Expose yourself to the threat
It’s common for therapists to advise their patients to expose themselves to the source of their worry.
You hear this all the time with those who are afraid of flying. They’re often told that the best way — maybe the only way — to conquer their fear is to get on a plane. I know because I’ve been in therapy for such a fear!
It’s the same with earthquake survivors. Indeed, it isn’t uncommon for earthquake survivors to be terrified of living under a roof again. Some would rather pitch up a tent. Some avoid walking near buildings altogether.
But by returning home and spending a few nights there, they’re able to readjust and slip back into their normal life.
The thing is that none of us can control all the risks. If I get on a plane, the risk is there. But I can’t control it. And unless I want to live a reasonable, meaningful existence, I have to deal with that.
When it comes to any fear — and especially FOGO — you need to remember that unless you work to control your fear (as you have in the past), your fear will continue to control you. This means stepping outside but maybe taking baby steps at first.
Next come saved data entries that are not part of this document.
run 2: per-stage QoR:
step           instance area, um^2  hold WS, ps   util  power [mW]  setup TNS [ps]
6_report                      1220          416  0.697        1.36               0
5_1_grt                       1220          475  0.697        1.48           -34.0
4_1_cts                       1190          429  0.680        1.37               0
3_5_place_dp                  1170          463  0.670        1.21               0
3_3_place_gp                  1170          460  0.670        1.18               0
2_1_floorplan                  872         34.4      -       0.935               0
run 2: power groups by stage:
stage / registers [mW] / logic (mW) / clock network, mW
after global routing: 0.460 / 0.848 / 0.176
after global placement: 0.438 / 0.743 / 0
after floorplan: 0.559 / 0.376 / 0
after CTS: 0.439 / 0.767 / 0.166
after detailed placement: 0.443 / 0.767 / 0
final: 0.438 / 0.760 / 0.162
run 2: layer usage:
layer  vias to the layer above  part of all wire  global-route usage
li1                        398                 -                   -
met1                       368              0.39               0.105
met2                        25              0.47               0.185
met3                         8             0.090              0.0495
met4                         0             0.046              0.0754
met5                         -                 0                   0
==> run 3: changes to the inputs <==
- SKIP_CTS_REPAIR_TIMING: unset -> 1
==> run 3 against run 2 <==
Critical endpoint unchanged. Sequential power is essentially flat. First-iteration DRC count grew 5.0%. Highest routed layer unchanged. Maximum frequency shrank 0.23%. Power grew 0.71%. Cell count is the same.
--- src/rtl/sound_scheduler_prio_pick.sv ---
// Combinational fixed-priority picker: reports the highest set index of cand and whether any bit is set.
module sound_scheduler_prio_pick
    import sound_scheduler_pkg::*;
#(
    parameter int N     = 4,
    parameter int IDX_W = 2
) (
    input  logic [N-1:0]     cand,
    output logic [IDX_W-1:0] idx,
    output logic             vld
);

    always_comb begin
        idx = '0;
        vld = 1'b0;
        // Ascending scan so the highest set index is the one left standing.
        for (int i = 0; i < N; i++) begin
            if (cand[i]) begin
                idx = IDX_W'(i);
                vld = 1'b1;
            end
        end
    end

endmodule

--- src/rtl/sound_scheduler.sv ---
// Arbitrates game-event sound requests onto the single audio engine: latch, pick by fixed
// priority, play for the table duration in 8 kHz ticks, insert a silent gap, serve the next.
module sound_scheduler
    import sound_scheduler_pkg::*;
#(
    parameter int          N_REQ            = 4,
    parameter int          GAP_TICKS        = 80,
    parameter int          CNT_W            = 16,
    parameter int unsigned DUR_TAB [N_REQ]  = DURATION
) (
    input  logic             clk_25MHZ,
    input  logic             CPU_RESETN,
    input  logic             strobe_8khz,
    input  logic             mute,
    input  logic [N_REQ-1:0] req,
    output logic [N_REQ-1:0] grant,
    output sound_t           sound_type,
    output logic             busy
);

    localparam int IDX_W = (N_REQ > 1) ? $clog2(N_REQ) : 1;
    localparam logic [CNT_W-1:0] GAP_LOAD = (GAP_TICKS == 0) ? '0 : CNT_W'(GAP_TICKS - 1);

    state_t             state;
    state_t             state_next;
    logic [N_REQ-1:0]   pending;
    logic [N_REQ-1:0]   pending_next;
    logic [CNT_W-1:0]   cnt;
    logic [CNT_W-1:0]   cnt_next;
    logic [IDX_W-1:0]   cur;
    logic [IDX_W-1:0]   cur_next;
    logic [N_REQ-1:0]   grant_next;
    sound_t             sound_next;
    logic               busy_next;

    logic [N_REQ-1:0]   cand;
    logic [IDX_W-1:0]   pick_idx;
    logic               pick_vld;
    logic [N_REQ-1:0]   sel_mask;
    logic               tick_end;
    logic               load;

    // Mute blanks both fresh requests and the latched backlog.
    assign cand     = mute ? '0 : (pending | req);
    assign sel_mask = N_REQ'(1) << pick_idx;
    assign tick_end = strobe_8khz && (cnt == '0);

    sound_scheduler_prio_pick #(
        .N     (N_REQ),
        .IDX_W (IDX_W)
    ) u_pick (
        .cand (cand),
        .idx  (pick_idx),
        .vld  (pick_vld)
    );

    always_ff @(posedge clk_25MHZ or negedge CPU_RESETN) begin
        if (!CPU_RESETN) begin
            state      <= IDLE;
            pending    <= '0;
            cnt        <= '0;
            cur        <= '0;
            grant      <= '0;
            sound_type <= SOUND_NONE;
            busy       <= 1'b0;
        end else begin
            state      <= state_next;
            pending    <= pending_next;
            cnt        <= cnt_next;
            cur        <= cur_next;
            grant      <= grant_next;
            sound_type <= sound_next;
            busy       <= busy_next;
        end
    end

    always_comb begin
        state_next = state;
        load       = 1'b0;
        unique case (state)
            IDLE: begin
                if (pick_vld) begin
                    state_next = PLAY;
                    load       = 1'b1;
                end
            end
            PLAY: begin
                if (mute) begin
                    state_next = IDLE;
                end else if (pick_vld && (pick_idx > cur)) begin
                    // Preemption restarts PLAY; the interrupted sound is simply dropped.
                    load = 1'b1;
                end else if (tick_end) begin
                    if (GAP_TICKS != 0) begin
                        state_next = GAP;
                    end else if (pick_vld) begin
                        load = 1'b1;
                    end else begin
                        state_next = IDLE;
                    end
                end
            end
            GAP: begin
                if (mute) begin
                    state_next = IDLE;
                end else if (tick_end) begin
                    if (pick_vld) begin
                        state_next = PLAY;
                        load       = 1'b1;
                    end else begin
                        state_next = IDLE;
                    end
                end
            end
            default: state_next = IDLE;
        endcase
    end

    always_comb begin
        pending_next = cand;
        cnt_next     = cnt;
        cur_next     = cur;
        grant_next   = '0;
        sound_next   = sound_type;
        busy_next    = (state_next != IDLE);
        if (load) begin
            pending_next = cand & ~sel_mask;
            cnt_next     = CNT_W'(dur_load(DUR_TAB[pick_idx]));
            cur_next     = pick_idx;
            grant_next   = sel_mask;
            sound_next   = idx_to_sound(32'(pick_idx));
        end else if ((state_next == GAP) && (state != GAP)) begin
            cnt_next   = GAP_LOAD;
            sound_next = SOUND_NONE;
        end else if (state_next == IDLE) begin
            sound_next = SOUND_NONE;
        end else if (strobe_8khz && (cnt != '0)) begin
            cnt_next = cnt - CNT_W'(1);
        end
    end

endmodule

--- config.mk ---
export PLATFORM = sky130hd
export DESIGN_NAME = sound_scheduler
export DESIGN_NICKNAME = d
export VERILOG_FILES = /design/src/rtl/sound_scheduler_pkg.sv /design/src/rtl/sound_scheduler_prio_pick.sv /design/src/rtl/sound_scheduler.sv
export SDC_FILE = /design/constraint.sdc
export NUM_CORES = 1
export LEC_CHECK = 0
export CAP_MARGIN = 20
export CORE_MARGIN = 8
export CORE_UTILIZATION = 25
export DETAILED_ROUTE_END_ITERATION = 8
export MAX_ROUTING_LAYER = met4
export SLEW_MARGIN = 20
export SYNTH_ARGS = -nofsm -noshare
export SYNTH_HDL_FRONTEND = slang
export SYNTH_HIERARCHICAL = 1
export SYNTH_SLANG_ARGS = --single-unit
export TNS_END_PERCENT = 20
--- constraint.sdc ---
create_clock -name clk_25MHZ -period 3.2 [get_ports clk_25MHZ]
set_clock_uncertainty 0.2 [all_clocks]
set_input_delay 0.32 -clock clk_25MHZ [delete_from_list [all_inputs] [get_ports clk_25MHZ]]
set_output_delay 0.32 -clock clk_25MHZ [all_outputs]
set_load 0.05 [all_outputs]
Go for a walk, breathe in fresh air, and remind yourself what it’s like to be outside without fear. You don’t need to go to the supermarket straight away, or any place like that, but it’s important that you start taking steps.
Practice good hygiene
As we’ve been constantly reminded throughout this pandemic, hygiene is paramount.
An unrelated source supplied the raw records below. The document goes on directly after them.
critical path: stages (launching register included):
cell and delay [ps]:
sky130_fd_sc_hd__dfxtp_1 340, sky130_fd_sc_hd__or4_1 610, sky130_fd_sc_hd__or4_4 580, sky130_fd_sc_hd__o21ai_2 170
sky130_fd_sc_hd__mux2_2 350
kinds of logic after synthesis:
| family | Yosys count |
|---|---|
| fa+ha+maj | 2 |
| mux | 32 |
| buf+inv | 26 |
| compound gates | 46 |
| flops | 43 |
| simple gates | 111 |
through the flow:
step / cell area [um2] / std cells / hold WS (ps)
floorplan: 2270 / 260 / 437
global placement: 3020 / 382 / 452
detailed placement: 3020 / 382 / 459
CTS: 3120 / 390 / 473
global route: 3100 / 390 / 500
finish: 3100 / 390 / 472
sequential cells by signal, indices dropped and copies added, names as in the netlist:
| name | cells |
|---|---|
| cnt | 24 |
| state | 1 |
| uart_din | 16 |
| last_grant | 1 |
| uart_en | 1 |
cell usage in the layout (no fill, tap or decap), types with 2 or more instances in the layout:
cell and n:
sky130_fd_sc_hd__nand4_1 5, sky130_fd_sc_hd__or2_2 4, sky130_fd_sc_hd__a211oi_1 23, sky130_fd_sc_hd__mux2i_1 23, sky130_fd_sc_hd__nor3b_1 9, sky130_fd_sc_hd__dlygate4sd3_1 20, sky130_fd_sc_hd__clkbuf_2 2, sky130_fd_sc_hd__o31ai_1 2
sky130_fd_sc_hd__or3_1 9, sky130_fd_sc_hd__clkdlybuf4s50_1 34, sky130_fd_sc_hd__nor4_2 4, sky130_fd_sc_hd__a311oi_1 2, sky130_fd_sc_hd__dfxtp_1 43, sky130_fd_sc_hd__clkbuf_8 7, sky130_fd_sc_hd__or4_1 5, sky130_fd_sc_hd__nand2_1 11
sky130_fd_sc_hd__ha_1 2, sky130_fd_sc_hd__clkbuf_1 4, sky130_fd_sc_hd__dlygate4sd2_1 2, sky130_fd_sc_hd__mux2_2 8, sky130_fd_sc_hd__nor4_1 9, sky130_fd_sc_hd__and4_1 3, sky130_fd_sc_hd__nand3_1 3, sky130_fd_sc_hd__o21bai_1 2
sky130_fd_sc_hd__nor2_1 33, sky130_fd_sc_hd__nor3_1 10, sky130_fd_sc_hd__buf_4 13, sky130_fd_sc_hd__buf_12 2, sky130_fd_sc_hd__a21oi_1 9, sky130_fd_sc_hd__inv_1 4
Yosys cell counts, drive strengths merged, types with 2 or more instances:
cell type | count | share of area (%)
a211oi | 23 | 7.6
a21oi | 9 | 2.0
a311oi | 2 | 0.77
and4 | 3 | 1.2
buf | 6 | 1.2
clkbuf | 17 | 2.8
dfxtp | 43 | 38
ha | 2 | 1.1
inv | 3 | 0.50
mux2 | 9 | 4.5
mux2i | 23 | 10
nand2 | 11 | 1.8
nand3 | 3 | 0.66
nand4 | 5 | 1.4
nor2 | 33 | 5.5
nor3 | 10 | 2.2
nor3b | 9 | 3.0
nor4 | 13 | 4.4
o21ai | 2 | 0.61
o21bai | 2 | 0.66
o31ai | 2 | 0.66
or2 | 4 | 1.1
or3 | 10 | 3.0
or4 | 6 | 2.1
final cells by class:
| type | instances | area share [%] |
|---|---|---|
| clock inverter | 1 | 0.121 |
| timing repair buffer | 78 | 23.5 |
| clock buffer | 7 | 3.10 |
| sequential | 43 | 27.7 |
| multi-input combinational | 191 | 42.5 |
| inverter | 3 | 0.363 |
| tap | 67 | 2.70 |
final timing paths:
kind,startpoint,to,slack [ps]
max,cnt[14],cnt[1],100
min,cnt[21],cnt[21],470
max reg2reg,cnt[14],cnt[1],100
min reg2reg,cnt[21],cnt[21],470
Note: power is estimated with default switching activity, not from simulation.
Stats have shown that more and more of us are now practicing better hygiene than we ever have done. I’m not sure what that says about many of us, to be honest! But the fact that hygiene has been proven to be an excellent way to slow the spread of the virus suggests that as long as you keep washing your hands and taking wet wipes with you wherever you go, you can put a little bit more of your mind at rest.
It’s just a basic thing but a very helpful one. Here’s an infographic to have handy:
Use common sense
Where I’m currently living, bars and restaurants are expected to reopen in June. While I really miss going to bars and restaurants, I’m not going to rush back there.
Why?
Because I don’t think it’s going to do us any harm to be a bit cautious. Yes, we should expose ourselves to our fears, but we need to exert common sense, too.
For you, this could mean taking walks and getting used to being outside again. But it could also mean avoiding large gatherings and — perhaps — staying away from bars and restaurants and places like that until the infection rates have come down further.
Over time, when it’s clear that infection rates really have plummeted, you could maybe go and sit outside a bar or a restaurant and see your friends at a short distance.
You can still go out and see people and do things while being careful and vigilant. And that’s no problem.
When you do go out, go out with people you trust
Lastly, when you start properly going out again, make sure you venture outside with people you trust.
If you have a friend who you know will understand your fears and concerns and won’t do anything that might cause you alarm (such as hugging you or touching you without warning), make a date with them first.